● Task description
Show only those lines of the entries where the string "localparam" is found.

━━━

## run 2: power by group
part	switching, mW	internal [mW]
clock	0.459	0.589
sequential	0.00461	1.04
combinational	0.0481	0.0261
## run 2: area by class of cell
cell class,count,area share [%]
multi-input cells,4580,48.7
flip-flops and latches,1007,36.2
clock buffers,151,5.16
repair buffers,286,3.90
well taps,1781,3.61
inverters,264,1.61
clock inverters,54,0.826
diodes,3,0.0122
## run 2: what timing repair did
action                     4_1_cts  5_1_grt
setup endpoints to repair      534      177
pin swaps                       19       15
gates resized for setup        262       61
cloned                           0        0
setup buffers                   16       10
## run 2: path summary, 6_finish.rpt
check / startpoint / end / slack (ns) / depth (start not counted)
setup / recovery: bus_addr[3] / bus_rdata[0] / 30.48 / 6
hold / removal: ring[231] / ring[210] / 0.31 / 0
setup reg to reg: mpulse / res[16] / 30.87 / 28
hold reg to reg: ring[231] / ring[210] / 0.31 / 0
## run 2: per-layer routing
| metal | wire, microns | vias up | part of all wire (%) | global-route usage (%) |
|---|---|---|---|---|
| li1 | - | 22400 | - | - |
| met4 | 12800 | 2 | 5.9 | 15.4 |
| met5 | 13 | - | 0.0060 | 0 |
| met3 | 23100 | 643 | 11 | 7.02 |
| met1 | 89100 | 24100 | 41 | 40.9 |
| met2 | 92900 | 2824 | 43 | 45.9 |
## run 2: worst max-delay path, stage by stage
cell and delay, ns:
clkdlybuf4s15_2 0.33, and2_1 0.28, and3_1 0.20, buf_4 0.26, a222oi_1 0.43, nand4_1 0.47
Background: an optimization exercise with open tools, aiming at small area, a short achievable clock period and few clock cycles. Do not read the settings as production practice.
At most, simulation tests tie the RTL to the original design; equivalence was not proved.
For runs 3 and 4, only the layout was checked, not whether the RTL still works.
No activity file was given, so power comes from the tool's default toggle rates.

$ cat flow/run.sh
#!/bin/bash
# synth_recipe.tcl (not shown) runs the flow's synth.tcl, then flattens the netlist and writes it again
# the make line also repeats each setting of config.mk as NAME=value (left out here)
make -C /OpenROAD-flow-scripts/flow DESIGN_CONFIG=/design/flow/config.mk WORK_HOME=/design/flow/orfs CLKGATE_MAP_FILE= SYNTH_SCRIPT=/design/flow/synth_recipe.tcl finish
$ cat flow/config.mk
export PLATFORM = sky130hd
export DESIGN_NAME = irpc_decode
export DESIGN_NICKNAME = irpc_decode
export VERILOG_FILES = /design/flow/design.v
export SDC_FILE = /design/flow/constraint.sdc
export NUM_CORES = 4
export LEC_CHECK = 0
export ABC_AREA = 1
export CAP_MARGIN = 20
export CORE_MARGIN = 2
export CORE_UTILIZATION = 40
export SLEW_MARGIN = 20
$ cat flow/constraint.sdc
create_clock -name core_clock -period 8.0 [get_ports {clk}]
set_input_delay 1.6000 -clock core_clock [delete_from_list [all_inputs] [get_ports {clk}]]
set_output_delay 1.6000 -clock core_clock [all_outputs]
set_load 0.01 [all_outputs]
$ cat flow/design.v
module dec_classify (
    input  wire [16:0] x1,
    input  wire [16:0] x2,
    input  wire [12:0] op,
    input  wire        sub1,      
    input  wire        sub2,      
    input  wire [10:0] r,
    input  wire        s1,        
    input  wire        s2,        
    output wire [17:0] sum1,      
    output wire        p1_3,
    output wire        p1_h,
    output wire        m2_0,
    output wire        m2_1,
    output wire        m2_2,
    output wire        m2_3,
    output wire        m2_h
);
    wire [19:0] w1 = {2'b00, x1, 1'b1} + {({6'd0, op} ^ {19{sub1}}), sub1};
    wire [19:0] w2 = {2'b00, x2, 1'b1} + {({6'd0, op} ^ {19{sub2}}), sub2};
    wire [18:0] a1 = w1[19:1];
    wire [18:0] a2 = w2[19:1];
    assign sum1 = a1[17:0];
    wire n1 = a1[18];
    wire n2 = a2[18];
    wire [13:0] h1 = s1 ? {1'b0, a1[17:5]} : a1[17:4];
    wire [13:0] h2 = s2 ? {1'b0, a2[17:5]} : a2[17:4];
    assign p1_3 = !n1 && (a1[17:3] >= {4'd0, r});
    assign p1_h = !n1 && (h1 >= {3'd0, r});
    assign m2_0 = !n2;
    assign m2_1 = !n2 && (a2[17:1] >= {6'd0, r});
    assign m2_2 = !n2 && (a2[17:2] >= {5'd0, r});
    assign m2_3 = !n2 && (a2[17:3] >= {4'd0, r});
    assign m2_h = !n2 && (h2 >= {3'd0, r});
endmodule
module irpc_decode (
    input  wire        clk,
    input  wire        rst,         
    input  wire        in_valid,
    input  wire [15:0] in_tick,
    input  wire        in_last,
    output wire        in_ready,
    output reg         out_valid,
    output reg  [2:0]  out_kind,
    output wire [15:0] out_data
);
    localparam [2:0] K_HEAD = 3'd1, K_SYM = 3'd2, K_END = 3'd3,
                     K_REPEAT = 3'd4, K_DONE = 3'd5;
    localparam [2:0] F_UNKNOWN = 3'd0, F_AEHA = 3'd1, F_NEC = 3'd2,
                     F_SONY = 3'd3, F_IRIS = 3'd4;
    localparam [1:0] S_K0 = 2'd0, S_CL = 2'd1, S_BODY = 2'd2;
    localparam [1:0] CF_AEHA = 2'd0, CF_NEC = 2'd1, CF_SONY = 2'd2, CF_IRIS = 2'd3;
    reg        rdy;
    assign in_ready = rdy;
    reg        xv, xl;
    reg [15:0] x;
    reg [1:0]  st;
    reg        xs;                      
    reg        len2;                    
    reg [1:0]  cf;
    reg [4:0]  cc;                      
    reg [10:0] tcl;                     
    reg [10:0] tch;                     
    reg [11:0] tcl3;                    
    reg        cempty;
    reg [6:0]  fg;
    reg        fv, fl, fchk;
    reg [2:0]  fam;
    reg [18:0] acc;                     
    reg        nrep;                    
    reg        par;                     
    reg [1:0]  ao;                      
    reg [2:0]  sv;                      
    reg [10:0] nsym;
    reg        owe_end, owe_done;
    reg [13:0] od;                      
    assign out_data = {od[13:11], 2'b00, od[10:0]};
    wire [10:0] pend = tch;
    wire cl      = (st == S_CL);
    wire cl_hi   = cc[0];               
    wire cl_fin  = (cc == 5'd17);
    wire cl_iris = (cf == CF_IRIS);
    wire cl_nec  = (cf == CF_NEC);
    wire cl_sony = (cf == CF_SONY);
    wire [10:0] tcp = cl_hi ? tch : tcl;
    wire [16:0] tx1 = cl ? (cl_fin ? {6'd0, tcl} : {acc[15:0], 1'b0}) : {x, 1'b0};
    wire [16:0] tx2 = {x, 1'b0};
    wire [12:0] top = cl ? (cl_fin ? {2'd0, tch} :
                            (!cl_hi && cl_iris) ? {tcl3, 1'b0} : {1'b0, tcp, 1'b0})
                         : {2'd0, tcl};
    wire        tsub1 = cl ? (!cl_fin && (!cl_hi || cl_iris)) : 1'b0;
    wire        tsub2 = cl ? (!cl_hi || cl_iris) : 1'b1;
    wire [10:0] tr  = cl ? {tcp[9:0], 1'b0} : tcl;
    wire        ts1 = cl ? cl_nec : (fam == F_NEC);
    wire        ts2 = cl ? 1'b0 : (fam == F_NEC);
    wire [17:0] tsum;
    wire p1_3, p1_h, m2_0, m2_1, m2_2, m2_3, m2_h;
    dec_classify u_t (
        .x1(tx1), .x2(tx2), .op(top), .sub1(tsub1), .sub2(tsub2), .r(tr),
        .s1(ts1), .s2(ts2), .sum1(tsum),
        .p1_3(p1_3), .p1_h(p1_h), .m2_0(m2_0), .m2_1(m2_1), .m2_2(m2_2),
        .m2_3(m2_3), .m2_h(m2_h)
    );
    wire g_t0 = cl_sony ? fg[6] : fg[5];               
    wire g_t1 = (cf == CF_AEHA) ? fg[1] : fg[0];       
    wire g_hi = g_t0 && (cl_sony || g_t1);             
    wire g_q  = g_t0 || (!cl_sony && g_t1);            
    wire        upd_lo = cc[0];
    wire [10:0] tcu    = upd_lo ? tcl : tch;
    wire        go_up  = upd_lo ? (g_q && tcl < 11'd800) : (g_hi && tch <= 11'd795);
    reg [7:0] dstep;
    always @(*) begin
        case (cc)
            5'd3,  5'd4:  dstep = 8'd160;
            5'd5,  5'd6:  dstep = 8'd80;
            5'd7,  5'd8:  dstep = 8'd40;
            5'd9,  5'd10: dstep = 8'd20;
            5'd11, 5'd12: dstep = 8'd10;
            default:      dstep = 8'd5;
        endcase
    end
    wire [10:0] tc_up = tcu + {3'd0, dstep};
    wire [10:0] tc_dn = tcu - {3'd0, dstep};
    reg [10:0] tcl_n;
    always @(*) begin
        tcl_n = tcl;
        if (cc == 5'd1)
            tcl_n = 11'd615;
        else if (cc == 5'd15)
            tcl_n = go_up ? tc_up : tcl;
        else if (upd_lo && cc != 5'd17)
            tcl_n = go_up ? tc_up : tc_dn;
    end
    wire ge1 = fg[4], ge2 = fg[3], ge3 = fg[2], ge4 = fg[6], ge5 = fg[1];
    wire is1  = ge1 && !ge2;
    wire is3  = ge3 && !ge4;
    wire is4  = ge4 && !ge5;
    wire isH  = fg[5] && !fg[0];                      
    wire [1:0] asym = is3 ? 2'd1 : is1 ? 2'd0 : 2'd2;
    wire nec_bits = (fam == F_NEC) && !nrep;
    wire f_hold = fv && nec_bits && par && sv[0] && (is1 || is3) && (pend != 11'd0);
    wire [10:0] pend_inc = pend + 11'd1;
    wire [10:0] pend_dec = pend - 11'd1;
    wire take  = in_valid && rdy;
    wire f_free = !fv || !f_hold;
    wire x_adv = xv && (st == S_BODY) && f_free;
    reg        x_cons;
    reg        fin_now;
    reg [1:0]  st_n;
    reg        xv_n;
    reg        mh_n;
    always @(posedge clk) begin
        x_cons  = 1'b0;
        fin_now = 1'b0;
        st_n    = st;
        if (rst) begin
            rdy       <= 1'b1;
            xv        <= 1'b0;
            fv        <= 1'b0;
            st        <= S_K0;
            owe_end   <= 1'b0;
            owe_done  <= 1'b0;
            out_valid <= 1'b0;
        end else begin
            out_valid <= 1'b0;
            if (owe_end) begin
                out_valid <= 1'b1;
                out_kind  <= K_END;
                od        <= {3'd0, nsym};
                owe_end   <= 1'b0;
            end else if (owe_done) begin
                out_valid <= 1'b1;
                out_kind  <= K_DONE;
                od        <= (fam == F_SONY) ? 14'd5 : 14'd0;
                owe_done  <= 1'b0;
            end
            case (st)
                S_K0: if (xv) begin
                    x_cons = 1'b1;
                    acc    <= {3'd0, x};
                    len2   <= !xl;
                    st_n   = S_CL;
                    cf     <= xl ? CF_SONY : CF_AEHA;
                    cc     <= 5'd0;
                    tcl    <= 11'd795;
                    tcl3   <= 12'd2385;
                    cempty <= 1'b0;
                end
                S_CL: if ((!len2 || xv) && !fv) begin
                    tcl  <= tcl_n;
                    tcl3 <= {1'b0, tcl_n} + {tcl_n, 1'b0};
                    cc   <= cc + 5'd1;
                    if ((cc == 5'd1 && g_q) || (cc == 5'd2 && !g_hi) ||
                        (cc == 5'd17 && tcl > tch)) begin
                        if (cf == CF_IRIS || (!len2 && cf == CF_SONY)) begin
                            cempty <= 1'b1;
                            cc     <= 5'd17;
                            tcl    <= 11'd0;
                            tch    <= 11'd0;
                        end else begin
                            cf   <= cf + 2'd1;
                            cc   <= 5'd0;
                            tcl  <= 11'd795;
                            tcl3 <= 12'd2385;
                        end
                    end else if (cc == 5'd0)
                        tch <= 11'd300;
                    else if (cc == 5'd2)
                        tch <= 11'd620;
                    else if (cc == 5'd16)
                        tch <= go_up ? tch : tc_dn;
                    else if (!upd_lo && cc >= 5'd4 && cc <= 5'd14)
                        tch <= go_up ? tc_up : tc_dn;
                    else if (cc == 5'd17) begin
                        cc <= 5'd17;
                        if (!owe_end && !owe_done) begin
                            fin_now = 1'b1;
                            x_cons  = len2;
                            fam     <= cempty ? F_UNKNOWN : ({1'b0, cf} + 3'd1);
                            tcl     <= cempty ? 11'd0 : tsum[10:0];
                            tch     <= 11'd0;
                            out_valid <= 1'b1;
                            if (!cempty && cf == CF_SONY) begin
                                if (!len2 || xl) begin
                                    out_kind <= K_DONE;
                                    od       <= 14'd5;
                                end else
                                    out_valid <= 1'b0;
                            end else begin
                                out_kind <= K_HEAD;
                                od       <= cempty ? 14'd0 : {{1'b0, cf} + 3'd1, tsum[10:0]};
                            end
                            acc  <= acc + {3'd0, x};
                            xs   <= 1'b0;
                            nrep <= 1'b0;
                            par  <= 1'b0;
                            ao   <= 2'd0;
                            nsym <= 11'd0;
                            if (!len2 || xl) begin
                                st_n = S_K0;
                                if (!cempty && cf == CF_NEC) owe_end <= 1'b1;
                                if (cempty || cf != CF_SONY) owe_done <= 1'b1;
                            end else
                                st_n = S_BODY;
                        end
                    end
                end
                default: if (x_adv) begin  
                    x_cons = 1'b1;
                    acc    <= acc + {3'd0, x};
                    xs     <= !xs;
                    if (xl) st_n = S_K0;
                end
            endcase
            if (x_adv || (st == S_CL && !fv))
                fg <= {p1_3, p1_h, m2_0, m2_1, m2_2, m2_3, m2_h};
            if (x_adv) begin
                fl   <= xl;
                fchk <= (acc >= 19'd216000);
            end
            if (fv) begin
                if (fam == F_NEC) begin
                    if (!nrep) begin
                        if (!par) begin
                            if (fchk) begin
                                out_valid <= 1'b1;
                                out_kind  <= K_END;
                                od        <= {3'd0, nsym};
                                nrep      <= 1'b1;
                                sv[0]     <= isH;
                                if (fl) owe_done <= 1'b1;
                            end else begin
                                sv[0] <= is1;
                                if (fl) begin
                                    owe_end  <= 1'b1;
                                    owe_done <= 1'b1;
                                end
                            end
                            par <= 1'b1;
                        end else begin
                            if (!(sv[0] && (is1 || is3))) begin
                                tch <= pend_inc;
                                par <= 1'b0;
                                if (fl) begin
                                    owe_end  <= 1'b1;
                                    owe_done <= 1'b1;
                                end
                            end else if (pend != 11'd0) begin
                                out_valid <= 1'b1;
                                out_kind  <= K_SYM;
                                od        <= 14'd2;
                                tch       <= pend_dec;
                                nsym      <= nsym + 11'd1;
                            end else begin
                                out_valid <= 1'b1;
                                out_kind  <= K_SYM;
                                od        <= is1 ? 14'd0 : 14'd1;
                                nsym      <= nsym + 11'd1;
                                par       <= 1'b0;
                                if (fl) begin
                                    owe_end  <= 1'b1;
                                    owe_done <= 1'b1;
                                end
                            end
                        end
                    end else begin
                        if (!par) begin
                            sv[0] <= isH;
                            par   <= 1'b1;
                            if (fl) owe_done <= 1'b1;
                        end else begin
                            if (sv[0] && is4) begin
                                out_valid <= 1'b1;
                                out_kind  <= K_REPEAT;
                                od        <= 14'd0;
                            end
                            par <= 1'b0;
                            if (fl) owe_done <= 1'b1;
                        end
                    end
                end else if (fam == F_AEHA) begin
                    case (ao)
                        2'd0: begin
                            ao <= 2'd1;
                            if (fl) begin
                                owe_end  <= (nsym != 11'd0);
                                owe_done <= 1'b1;
                            end
                        end
                        2'd1: begin
                            if (!ge4) begin
                                out_valid <= 1'b1;
                                out_kind  <= K_SYM;
                                od        <= {12'd0, asym};
                                nsym      <= nsym + 11'd1;
                                ao        <= 2'd0;
                            end else
                                ao <= 2'd2;
                            if (fl) begin
                                owe_end  <= (nsym != 11'd0) || !ge4;
                                owe_done <= 1'b1;
                            end
                        end
                        2'd2: begin
                            sv <= ge4 ? {1'b1, 1'b0, isH} : {1'b0, asym};
                            ao <= 2'd3;
                            if (fl) begin
                                if (!ge4) begin
                                    out_valid <= 1'b1;
                                    out_kind  <= K_SYM;
                                    od        <= {12'd0, asym};
                                    nsym      <= nsym + 11'd1;
                                end
                                owe_end  <= (nsym != 11'd0) || !ge4;
                                owe_done <= 1'b1;
                            end
                        end
                        default: begin  
                            if (sv[2] && sv[0] && is4) begin
                                out_valid <= 1'b1;
                                out_kind  <= K_END;
                                od        <= {3'd0, nsym};
                                nsym      <= 11'd0;
                                ao        <= 2'd0;
                                if (fl) owe_done <= 1'b1;
                            end else if (!sv[2]) begin
                                out_valid <= 1'b1;
                                out_kind  <= K_SYM;
                                od        <= {12'd0, sv[1:0]};
                                nsym      <= nsym + 11'd1;
                                ao        <= 2'd1;
                                if (fl) begin
                                    owe_end  <= 1'b1;
                                    owe_done <= 1'b1;
                                end
                            end else begin
                                sv <= ge4 ? {1'b1, 1'b0, isH} : {1'b0, asym};
                                ao <= 2'd3;
                                if (fl) begin
                                    if (!ge4) begin
                                        out_valid <= 1'b1;
                                        out_kind  <= K_SYM;
                                        od        <= {12'd0, asym};
                                        nsym      <= nsym + 11'd1;
                                    end
                                    owe_end  <= (nsym != 11'd0) || !ge4;
                                    owe_done <= 1'b1;
                                end
                            end
                        end
                    endcase
                end else begin
                    if (fl) owe_done <= 1'b1;
                end
            end
            if (x_adv)
                fv <= 1'b1;
            else if (!f_hold)
                fv <= 1'b0;
            if (rdy) begin
                x  <= in_tick;
                xl <= in_last;
            end
            xv_n = take || (xv && !x_cons);
            xv   <= xv_n;
            st   <= st_n;
            mh_n = (f_hold && pend != 11'd1) ||
                   (x_adv && xs && nec_bits && pend != 11'd0);
            rdy  <= !(xv_n && ((st_n == S_CL) || (st_n == S_BODY && mh_n)));
        end
    end
endmodule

━━━

● Reply to the task
    localparam [2:0] K_HEAD = 3'd1, K_SYM = 3'd2, K_END = 3'd3,
    localparam [2:0] F_UNKNOWN = 3'd0, F_AEHA = 3'd1, F_NEC = 3'd2,
    localparam [1:0] S_K0 = 2'd0, S_CL = 2'd1, S_BODY = 2'd2;
    localparam [1:0] CF_AEHA = 2'd0, CF_NEC = 2'd1, CF_SONY = 2'd2, CF_IRIS = 2'd3;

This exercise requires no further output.